Better document key selection

Manishearth commented 2 years ago

We cover this a little bit in @robertbastian's new data management tutorial, but we probably should improve this: Most users will want to select a subset of keys, and keyextract is one way of doing so, but sometimes you need to slice in ways not covered by keyextract, or are operating in a situation where keyextract won't work (like a wasm build).

We probably should explain keys in more detail somewhere (maybe in the same tutorial, or a separate advanced key management page), and we should also probably document which keys are needed on constructors, including caveats like "you only need calendar-specific keys if you are using that calendar" and "you only need key X if you are planning on using option Y"

cc @zbraniecki @sffc

zbraniecki commented 2 years ago

Additionally, we should improve DX by providing notice information to datagen keyextract on gotcha-scenarios.

I imagine notices like your binary will generate list of keys including all calendar systems. or Your binary will generate only gregorian calendar data. Are you sure your application will never need other calendars?. Your binary only instruments to generate cardinal plural rules. Are you sure you won't need ordinals? etc.

robertbastian commented 2 years ago

Key extraction works fine for wasm.

Manishearth commented 2 years ago

@robertbastian it can't do it based on the JS apis actually being called, no?

sffc commented 2 years ago

A few things here:

With keyextract, there are no "gotchas"; that is the beauty of it. It will not try to remove calendar systems or plural variants if they are reachable by any code path.
Doing this in JS is possible, but it requires a few extra steps: first you need to DCE your Diplomat-generated JS code, then you need to rebuild the WASM file to export only the reachable entrypoints, and then you can run keyextract on that. We don't currently have a tutorial on how to do this, but it should be doable using pre-existing tooling. (Rebuilding the WASM file should be doable via LTO without having to touch Rust code, just like in C.)
We need to think a bit harder about how to support the forced removal of a subset of calendar systems. Currently we support "one or all"; there are a few ways we can think about supporting "two" or "three" or "all but one".
There should not be cases any more where users need to think about "you only need key X if you are planning on using option Y". This is why we have multiple constructors.

zbraniecki commented 2 years ago

With keyextract, there are no "gotchas"; that is the beauty of it. It will not try to remove calendar systems or plural variants if they are reachable by any code path.
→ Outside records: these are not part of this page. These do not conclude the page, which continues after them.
## config.mk

```make
export PLATFORM = sky130hd
export DESIGN_NAME = axis_pkt_gen_flat
export DESIGN_NICKNAME = d
export VERILOG_FILES = /design/src/rtl/axis_pkt_gen_if.sv /design/src/rtl/axis_pkt_gen.sv /design/src/flat_wrapper.sv
export SDC_FILE = /design/constraint.sdc
export NUM_CORES = 1
export LEC_CHECK = 0
export ABC_AREA = 1
export BUFFER_PORTS_ARGS = -buffer_cell sky130_fd_sc_hd__buf_2
export CAP_MARGIN = 5
export CORE_ASPECT_RATIO = 1.75
export CORE_MARGIN = 3
export CORE_UTILIZATION = 60
export CTS_CLUSTER_SIZE = 10
export DETAILED_ROUTE_END_ITERATION = 12
export PLACE_DENSITY = 0.85
export SLEW_MARGIN = 20
export SYNTH_ARGS = -nofsm -noshare
export SYNTH_HDL_FRONTEND = slang
export SYNTH_SLANG_ARGS = --single-unit
```

## constraint.sdc

```tcl
create_clock -name clk -period 5.3 [get_ports clk]
set_input_delay 1.06 -clock clk [delete_from_list [all_inputs] [get_ports clk]]
set_output_delay 1.06 -clock clk [all_outputs]
set_load 0.005 [all_outputs]
```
Those are gotchas and they can go both ways. I can have my app use AnyDateTimeFormatter and it will package all calendars. I may not know that - a notice to inform me about it, and reference docs that allow me to make an informed decision to tailor it to only Gregorian if I'm certain I only need that should be there. I can have my app only bundle plurals/cardinal keys because I haven't yet add ordinals when I extracted keys. An information about that may help me make a more informed decision.

There should not be cases any more where users need to think about "you only need key X if you are planning on using option Y". This is why we have multiple constructors.

My point is that people may not understand that the choice of constructors impacts the payload size in such detail. We can help them understand that in edge cases.

sffc commented 2 years ago

Yep. Okay. The optimal use of keyextract assumes that developers have written their code in a certain way, utilizing smaller classes (liked TypeDateTimeFormatter) and constructors (like try_new_cardinal) when available. This improves both key selection and code size in general. We should have a tutorial that better explains why one would choose to use the other constructors.

The warning should therefore be something along the lines of, "All calendar systems are being bundled, likely due to the use of DateTimeFormatter. This produces the highest quality i18n. However, to reduce code and data size, consider using TypedDateTimeFormatter."

sffc commented 2 years ago

We should also consider making this a code lint. There's no reason we need to wait until datagen time. We could add some annotation to "big data" functions we export, and the lint would warn when people are using those functions in their code.

robertbastian commented 2 years ago

Ah the code I was looking at compiles a Rust example to WASM instead of using the FFI.

I fully agree with Shane: key extraction guarantees that all data that is mentioned by the compiled code is included. If any of these code paths cannot be reached at runtime, the code should be changed to eliminate unreachable paths. It's a lot easier for clients to change their usage of ICU4X to use more appropriate APIs, than for them to reason about code paths in our code to figure out what keys will actually be required at runtime. We can do this reasoning and provide appropriate APIs, and also keep them stable (users cannot rely on the internal behaviour of our code)[^1].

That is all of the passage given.